[The problem] Repeat exactly the lines from the start of the material below up to and including the "package reset_sequencer_pkg;" line.

[Records for this exercise]
File: config.mk
export PLATFORM = sky130hd
export DESIGN_NAME = reset_sequencer
export DESIGN_NICKNAME = d
export VERILOG_FILES = /design/src/rtl/reset_sequencer_pkg.sv /design/src/rtl/reset_release_sync.sv /design/src/rtl/reset_sequencer.sv
export SDC_FILE = /design/constraint.sdc
export NUM_CORES = 1
export LEC_CHECK = 0
export CAP_MARGIN = 30
export CORE_AREA = 3 3 79 81
export CTS_BUF_LIST = sky130_fd_sc_hd__clkbuf_4
export CTS_CLUSTER_SIZE = 30
export DETAILED_ROUTE_END_ITERATION = 10
export DIE_AREA = 0 0 82 84
export PLACE_DENSITY = 0.79
export RECOVER_POWER = 100
export SLEW_MARGIN = 30
export SYNTH_ARGS = -nofsm -noshare
export SYNTH_HDL_FRONTEND = slang
export SYNTH_SLANG_ARGS = --single-unit
File: constraint.sdc
create_clock -name clock -period 3.5 [get_ports clock]
set_clock_uncertainty 0.1 [all_clocks]
set_input_delay 0.35 -clock clock [delete_from_list [all_inputs] [get_ports clock]]
set_output_delay 0.35 -clock clock [all_outputs]
set_load 0.02 [all_outputs]
File: src/rtl/reset_sequencer_pkg.sv
// reset_sequencer_pkg: shared state encoding, widths and helpers for the reset sequencer
package reset_sequencer_pkg;
  typedef enum logic [1:0] {S_SYNC, S_ASSERT, S_SETTLE, S_IDLE} state_t;
  localparam int CNT_W = 16;
  localparam int SEQ_W = 8;
  function automatic logic [CNT_W-1:0] at_least_one(input logic [CNT_W-1:0] v);
    return (v == '0) ? CNT_W'(1) : v;
  endfunction
endpackage

File: src/rtl/reset_release_sync.sv
// reset_release_sync: async-set, sync-release flop chain for the external reset
//   clock : sequencer clock
//   reset : asynchronous active-high reset
//   held  : high while the synchronised reset is still asserted
module reset_release_sync #(
  parameter int STAGES = 2
) (
  input  logic clock,
  input  logic reset,
  output logic held
);
  logic [STAGES-1:0] chain;
  always_ff @(posedge clock or posedge reset)
    if (reset) chain <= '1;
    else chain <= {chain[STAGES-2:0], 1'b0};
  assign held = chain[STAGES-1];
endmodule

File: src/rtl/reset_sequencer.sv
// reset_sequencer: power-on and on-request reset pulse generator with settle and completion count
//   clock, reset        : clock and asynchronous active-high reset
//   reset_req           : start (or extend) a reset sequence
//   assert_cycles(_load): program register for the assert length of later sequences
//   sync_reset          : registered reset to the downstream logic
//   busy                : sequence in progress
//   reset_done          : one-cycle pulse at sequence completion
//   seq_count           : saturating count of completed sequences
module reset_sequencer
  import reset_sequencer_pkg::*;
#(
  parameter int SYNC_STAGES = 2,
  parameter int INIT_ASSERT_CYCLES = 16,
  parameter int SETTLE_CYCLES = 2
) (
  input  logic             clock,
  input  logic             reset,
  input  logic             reset_req,
  input  logic [CNT_W-1:0] assert_cycles,
  input  logic             assert_cycles_load,
  output logic             sync_reset,
  output logic             busy,
  output logic             reset_done,
  output logic [SEQ_W-1:0] seq_count
);
  localparam logic [CNT_W-1:0] SETTLE_LD = CNT_W'(SETTLE_CYCLES < 1 ? 1 : SETTLE_CYCLES);
  state_t state, state_n;
  logic [CNT_W-1:0] cnt, cnt_n, prog, prog_eff, cur;
  logic held, done_n;
  reset_release_sync #(.STAGES(SYNC_STAGES)) u_sync (
    .clock(clock),
    .reset(reset),
    .held (held)
  );
  // a load coinciding with a request applies to that request
  assign prog_eff = at_least_one(assert_cycles_load ? assert_cycles : prog);
  // the edge that releases SYNC already counts as the first assert cycle of length N
  assign cur = (state == S_SYNC) ? prog_eff : cnt;
  assign busy = (state != S_IDLE);
  always_comb begin
    state_n = state;
    cnt_n = cnt;
    done_n = 1'b0;
    case (state)
      S_SYNC, S_ASSERT:
        if (state == S_ASSERT || !held) begin
          if (reset_req) begin
            state_n = S_ASSERT;
            cnt_n = prog_eff;
          end else if (cur <= 16'd1) begin
            state_n = S_SETTLE;
            cnt_n = SETTLE_LD;
          end else begin
            state_n = S_ASSERT;
            cnt_n = cur - 16'd1;
          end
        end
      S_SETTLE:
        if (reset_req) begin
          state_n = S_ASSERT;
          cnt_n = prog_eff;
        end else if (cnt <= 16'd1) begin
          state_n = S_IDLE;
          done_n = 1'b1;
        end else cnt_n = cnt - 16'd1;
      S_IDLE:
        if (reset_req) begin
          state_n = S_ASSERT;
          cnt_n = prog_eff;
        end
      default: state_n = S_SYNC;
    endcase
  end
  always_ff @(posedge clock or posedge reset)
    if (reset) begin
      state <= S_SYNC;
      cnt <= '0;
      prog <= CNT_W'(INIT_ASSERT_CYCLES);
      sync_reset <= 1'b1;
      reset_done <= 1'b0;
      seq_count <= '0;
    end else begin
      state <= state_n;
      cnt <= cnt_n;
      sync_reset <= (state_n == S_SYNC) || (state_n == S_ASSERT);
      reset_done <= done_n;
      if (assert_cycles_load) prog <= assert_cycles;
      if (done_n && seq_count != '1) seq_count <= seq_count + 1'b1;
    end
endmodule

==> flow_summary_export.csv <==
group,metric,value,unit
grt,grt_pass1_wl,15.2,mm
grt,antenna_found_initial,0,
setup_path,crit_fanout,14,
grt,grt_max_degree,47,
setup_path,path_delay_family,"compound AO/OA/AOI/OAI gates",
synth,yosysWarningCount,0,
clock_tree,postCtsHoldBufs,0,
synth,ys_async_sr_fraction,1.00,
clock_tree,cts-root-buf,"clkbuf_4",
place,port_buffers,30,
clock_tree,cts_setup_buffers,0,
clock_tree,cts_max_level,2,
sta,hold_violations,0,
place,dp_slack,-98.3,ps
floorplan,rows,27,
clock_tree,cts.reportedPaths.clkPinSlew,130,ps
setup_path,slowest_delay,700,ps
sta,setup_ws,218,ps
setup_path,required,3660,ps
setup_path,critPathLaunchType,"register",
floorplan,die_w,82,um
sta,relSlewSlack,-0.376,
synth,synth_enable_flop_cells,0,
power,p_per_area,335,nW/um2
setup_path,crit_arrival,3440,ps
cells_and_area,drive_gt1_frac,0.140,
synth,synth-seq-cells,46,
setup_path,worst-path-buf-inv,1,
sta,rsz0062_at_grt,"false",
routing,post-route-drc-count,0,
setup_path,cp_slowest_cell,"nor2_2",
synth,ys_seq_area_frac,0.351,
grt,track_usage,0.282,
cells_and_area,nets,431,
grt,grt_pass1_vias,3094,
sta,worstMarginPinSlew,2050,ps
outcome,outcome,"finished with violations",
floorplan,io_pins,31,
floorplan,core_area,5540,um2
synth,yosys-top-cells-area,"dfrtp_1 32%, mux2_2 6.5%, nor2_1 5.5%",
clock_tree,cts_tree,"built",
power,power_leakage,1.51,nW
routing,via_count,3159,
min_path,hold_class,"register to register",
synth,syn-cell-area,3290,um2
setup_path,critPathKind,"register to register",
synth,syn_area_per_cell,8.93,um2
routing,drt_first_pass_iters,5,
cells_and_area,antenna_cells,0,
sta,fin_crit,3280,ps
synth,synth_cells,369,
place,dp.cells,471,
sta,period_share,0.938,
synth,synth_top_area_frac,0.319,
clock_tree,cts_resized,0,
synth,synth_top_flop_cell,"dfrtp_1",
routing,routed_wl,9.21,mm
cells_and_area,fin_cells,478,
synth,synth_cell_types,66,
clock_tree,clk_latency,370,ps
synth,synth_top_area_cell,"dfrtp_1",
place,gp_congestion,0.977,
floorplan,start_util,0.595,
sta,setup_violations,0,
floorplan,die_y,84,um
outcome,violations,"max-capacitance violations, max-slew violations",
sta,max_freq,0.305,GHz
floorplan,dieArea,6890,um2
grt,grt_overflow,0,
clock_tree,cts_buffer_depth,2,
routing,via_per_inst,6.61,
routing,drt_iter0_drc,353,
setup_path,path_cells,"nor2_2 -> mux2_1 -> a2111oi_2 -> clkbuf_2 -> nand3_1 -> xor2_1 -> a221oi_2 -> nor2_1",
place,dp_hpwl,6.71,mm
power,peakVddDrop,0.171,mV
routing,detail_route.wl_per_cell,19.3,um
cells_and_area,area_delta_synth_final,13.5,%
sta,slew_viol_final,47,
synth,synth_fp_nets,394,
job,maxCapViolCount,1,
routing,ant_nets,0,
clock_tree,cts.sinks,46,
clock_tree,numCtsBuffers,5,
setup_path,end_kind,"register",
layer usage:
layer / vias to the layer above / part of all wire / GRT usage
met1: 1507 / 0.41 / 0.386
li1: 1444 / - / -
met5: - / 0 / 0
met4: 0 / 0.020 / 0.0876
met3: 31 / 0.095 / 0.0594
met2: 177 / 0.47 / 0.442
cell usage in the layout (no fill, tap or decap), drive strengths merged, types with 5 or more instances in the layout:
| cell type | count |
|---|---|
| xor2 | 7 |
| ha | 5 |
| nor2 | 50 |
| o21ai | 14 |
| nand2 | 21 |
| clkdlybuf4s50 | 18 |
| nand4 | 6 |
| nand3 | 13 |
| xnor2 | 9 |
| clkbuf | 10 |
| dlygate4sd3 | 12 |
| nor3 | 16 |
| buf | 16 |
| o22ai | 11 |
| nor4 | 6 |
| dfrtp | 42 |
| mux2 | 19 |
| a31oi | 12 |
| inv | 12 |
| a21oi | 26 |
| mux2i | 9 |
worst paths after layout:
kind | from | cells after the start | slack, ps | end
worst max-delay path | register | 8 | 220 | cnt[14]
worst min-delay path | u_sync.chain[0] | 0 | 270 | u_sync.chain[1]
worst max register to register | register | 8 | 220 | cnt[14]
worst min register to register | u_sync.chain[0] | 0 | 270 | u_sync.chain[1]
max in group asynchronous | reset | 2 | 1530 | cnt[15]
min in group asynchronous | reset | 2 | 850 | prog[3]
cells in the mapped netlist (5+ instances only):
| cell | count |
|---|---|
| o21ai_0 | 12 |
| ha_1 | 5 |
| nor2_1 | 48 |
| mux2_2 | 19 |
| xor2_1 | 7 |
| nand3_1 | 13 |
| clkbuf_1 | 11 |
| nand4_1 | 5 |
| nor4_1 | 6 |
| nor3_1 | 15 |
| xnor2_1 | 9 |
| nand2_1 | 21 |
| inv_1 | 13 |
| a21oi_1 | 26 |
| a31oi_1 | 12 |
| o22ai_1 | 10 |
| mux2i_1 | 9 |
| dfrtp_1 | 42 |
metrics by stage:
stage | TNS [ps] | hold WS (ps) | area [um2] | total power [mW] | util
floorplan | 0 | 245 | 3290 | 0.886 | -
global placement | 0 | 246 | 3720 | 0.994 | 0.671
detailed placement | -346 | 248 | 3720 | 1.01 | 0.671
CTS | 0 | 267 | 3770 | 1.26 | 0.680
global route | 0 | 267 | 3740 | 1.32 | 0.675
finish | 0 | 266 | 3740 | 1.25 | 0.675
where the power goes:
| group | leakage (nW) | internal [mW] | total (mW) | switching, mW |
|---|---|---|---|---|
| clock | 0.0278 | 0.0829 | 0.254 | 0.171 |
| combinational | 0.925 | 0.151 | 0.357 | 0.206 |
| sequential | 0.553 | 0.581 | 0.641 | 0.0603 |
state kept, by name (all words and copies together), names as in the netlist, named ones only:
register	count
cnt	16
prog	16
reset_done	1
seq_count	8
sync_reset	1
u_sync.chain	2
cell type report:
| cell class | instances | area [um2] |
|---|---|---|
| repair buffers | 50 | 437 |
| multi-input cells | 290 | 1950 |
| clock buffers | 6 | 45.0 |
| flip-flops and latches | 46 | 1160 |
| clock inverters | 1 | 7.51 |
| inverters | 13 | 50.0 |
| well taps | 72 | 90.1 |
| fillers | 463 | 1800 |
kinds of logic after synthesis:
group                      after synthesis  share of synthesized area
adders and majority gates                5                     0.0190
other                                    1                    0.00114
buffers and inverters                   33                     0.0505
and+or+nand+nor                        138                      0.222
DFF                                     46                      0.351
muxes                                   28                     0.0923
xor gates and xnor gates                16                     0.0425
AOI/OAI and AO/OA                      102                      0.222
Note: power is estimated with default switching activity, not from simulation.
==> RTL change (same settings) <==
Make the reset (`reset`) synchronous in 2 clocked blocks. Comments in the files are not updated.
--- a/src/rtl/reset_release_sync.sv
+++ b/src/rtl/reset_release_sync.sv
@@ -10,7 +10,7 @@
   output logic held
 );
   logic [STAGES-1:0] chain;
-  always_ff @(posedge clock or posedge reset)
+  always_ff @(posedge clock)
     if (reset) chain <= '1;
     else chain <= {chain[STAGES-2:0], 1'b0};
   assign held = chain[STAGES-1];
--- a/src/rtl/reset_sequencer.sv
+++ b/src/rtl/reset_sequencer.sv
@@ -71,7 +71,7 @@
       default: state_n = S_SYNC;
     endcase
   end
-  always_ff @(posedge clock or posedge reset)
+  always_ff @(posedge clock)
     if (reset) begin
       state <= S_SYNC;
       cnt <= '0;
Function: differs if reset is asserted again (counterexample within 4 cycles, from zero or initial values and one cycle with reset high); with reset held inactive, the same outputs for 10 cycles.
==> RTL change against the original RTL <==
- synthesized area rose by 0.42%
- cell area shrank 0.57%
- sequential share of layout area shrank 6.1 points
- total power is 4.9% higher
- sequential cell count stayed put
- critical path depth increased by 5
- clock power up 7.9%
- worst setup slack improved by 0.088 ns
- wire length is 1.7% lower
- die area stayed put
- via count grew 1.4%
- non-clock buffer count is 8 higher
- final cell count grew 7.9%
- critical path type is now primary input to flip-flop
- critical endpoint is now cnt[4]
==> RTL change: results (changes against the original RTL) <==
status: "complete, no violations"
wl_met3_um: 790  # -10%
wl_met2_um: 4210  # -2.7%
netlist.area_leader.share_pct: 27.8  # -4.1 points
clkbuf_count: 6  # unchanged
syn_nets: 430  # +9.1%
signal_buffers: 58  # +16%
clock_latency_ns: 0.39  # +0.02 ns
drive_gt1_share_pct: 12.8  # -1.2 points
clock_cell_area_share_pct: 1.58  # +0.18 points
ys_types: 64  # -3.0%
grt_use_met2_pct: 43.9  # -0.22 points
use_met1_pct: 35.2  # -3.5 points
synthTopCellsByCount: "nor2_1, dfxtp_1, nand2_1, mux2i_1, a21oi_1"
slew_headroom_pct: 44.0  # +82 points
synthMuxAreaShare_pct: 9.80  # +0.57 points
gp_congestion: 0.922  # -5.6%
ff2ff_setup_slack_ns: 0.36  # +0.14 ns
inverters: 9  # -4
whs_path_depth: 1  # +1
fillers: 480  # +3.7%
synthTopCellsByArea: "dfxtp_1, nor2_1, mux2i_1"
nNetsFinal: 468  # +8.6%
first_global_vias: 3076  # -0.58%
crit_family: "simple AND/OR/NAND/NOR gates"
multi_input_area_share_pct: 56.9  # +4.6 points
sh_seq_area_pct: 24.8  # -6.1 points
wl_met1_um: 3740  # -2.2%
crit_end: "cnt[4]"
avgRoutedWirePerCell_um: 17.5  # -9.0%
multi_input_gates: 323  # +11%
synthFlopType: "dfxtp_1"
synth_xor_xnor_area_share_pct: 8.74  # +4.5 points
worstHoldStart: "u_sync.chain[0]"
grt_max_degree: 25  # -47%
dp_hpwl_um: 6690  # -0.33%
ys_seq_area_share_pct: 27.8  # -7.3 points
synth-async-reset-ratio_pct: 0  # -100 points
holdPathEnd: "u_sync.chain[1]"
top_regs: "cnt x16, prog x16, seq_count x8"
crit_path_max_incr_delay_ns: 0.46  # -0.24 ns
via_per_inst: 6.21  # -6.0%
grtUsageMet3_pct: 4.97  # -0.97 points
drt-initial-drc-count: 364  # +3.1%
area_share_nonclk_buffers_pct: 13.4  # +1.7 points
synthAdderAreaFrac_pct: 1.89  # -0.0079 points
ir_drop_v: 0.000190  # +11%
track_usage_pct: 27.3  # -0.85 points
drtPass1Iterations: 6  # +1
synth_compound_area_share_pct: 17.6  # -4.6 points
grt_pass1_wl_um: 14800  # -3.0%
p_leak_nw: 1.49  # -1.0%
cpMaxStageDelayCell: "clkdlybuf4s50_1"
r2r_cells: 11  # +3
worstPathArrival_ns: 3.40  # -0.04 ns
RTL change: cell types whose count changed after synthesis, sizes merged, moves of 9 or more:
cell,change
nand2,+15
a31oi,-10
dfrtp,-42
xor2,+9
dfxtp,+46
mux2i,+11
RTL change: power by group:
part / internal [mW] / switching [mW]
combinational: 0.195 / 0.249
sequential: 0.556 / 0.0402
clock: 0.0870 / 0.187
RTL change: per-stage QoR:
step | total power, mW | cell area, um^2 | hold WS, ns | setup slack, ns | instances
6_report | 1.31 | 3720 | 0.327 | 0.306 | 516
3_5_place_dp | 1.05 | 3710 | 0.308 | -0.00640 | 508
3_3_place_gp | 1.04 | 3710 | 0.293 | 0.0714 | 508
2_1_floorplan | 0.931 | 3310 | 0.278 | 0.457 | 405
5_1_grt | 1.39 | 3720 | 0.330 | 0.0967 | 516
4_1_cts | 1.32 | 3770 | 0.331 | 0.380 | 516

[Task solution]
File: config.mk
export PLATFORM = sky130hd
export DESIGN_NAME = reset_sequencer
export DESIGN_NICKNAME = d
export VERILOG_FILES = /design/src/rtl/reset_sequencer_pkg.sv /design/src/rtl/reset_release_sync.sv /design/src/rtl/reset_sequencer.sv
export SDC_FILE = /design/constraint.sdc
export NUM_CORES = 1
export LEC_CHECK = 0
export CAP_MARGIN = 30
export CORE_AREA = 3 3 79 81
export CTS_BUF_LIST = sky130_fd_sc_hd__clkbuf_4
export CTS_CLUSTER_SIZE = 30
export DETAILED_ROUTE_END_ITERATION = 10
export DIE_AREA = 0 0 82 84
export PLACE_DENSITY = 0.79
export RECOVER_POWER = 100
export SLEW_MARGIN = 30
export SYNTH_ARGS = -nofsm -noshare
export SYNTH_HDL_FRONTEND = slang
export SYNTH_SLANG_ARGS = --single-unit
File: constraint.sdc
create_clock -name clock -period 3.5 [get_ports clock]
set_clock_uncertainty 0.1 [all_clocks]
set_input_delay 0.35 -clock clock [delete_from_list [all_inputs] [get_ports clock]]
set_output_delay 0.35 -clock clock [all_outputs]
set_load 0.02 [all_outputs]
File: src/rtl/reset_sequencer_pkg.sv
// reset_sequencer_pkg: shared state encoding, widths and helpers for the reset sequencer
package reset_sequencer_pkg;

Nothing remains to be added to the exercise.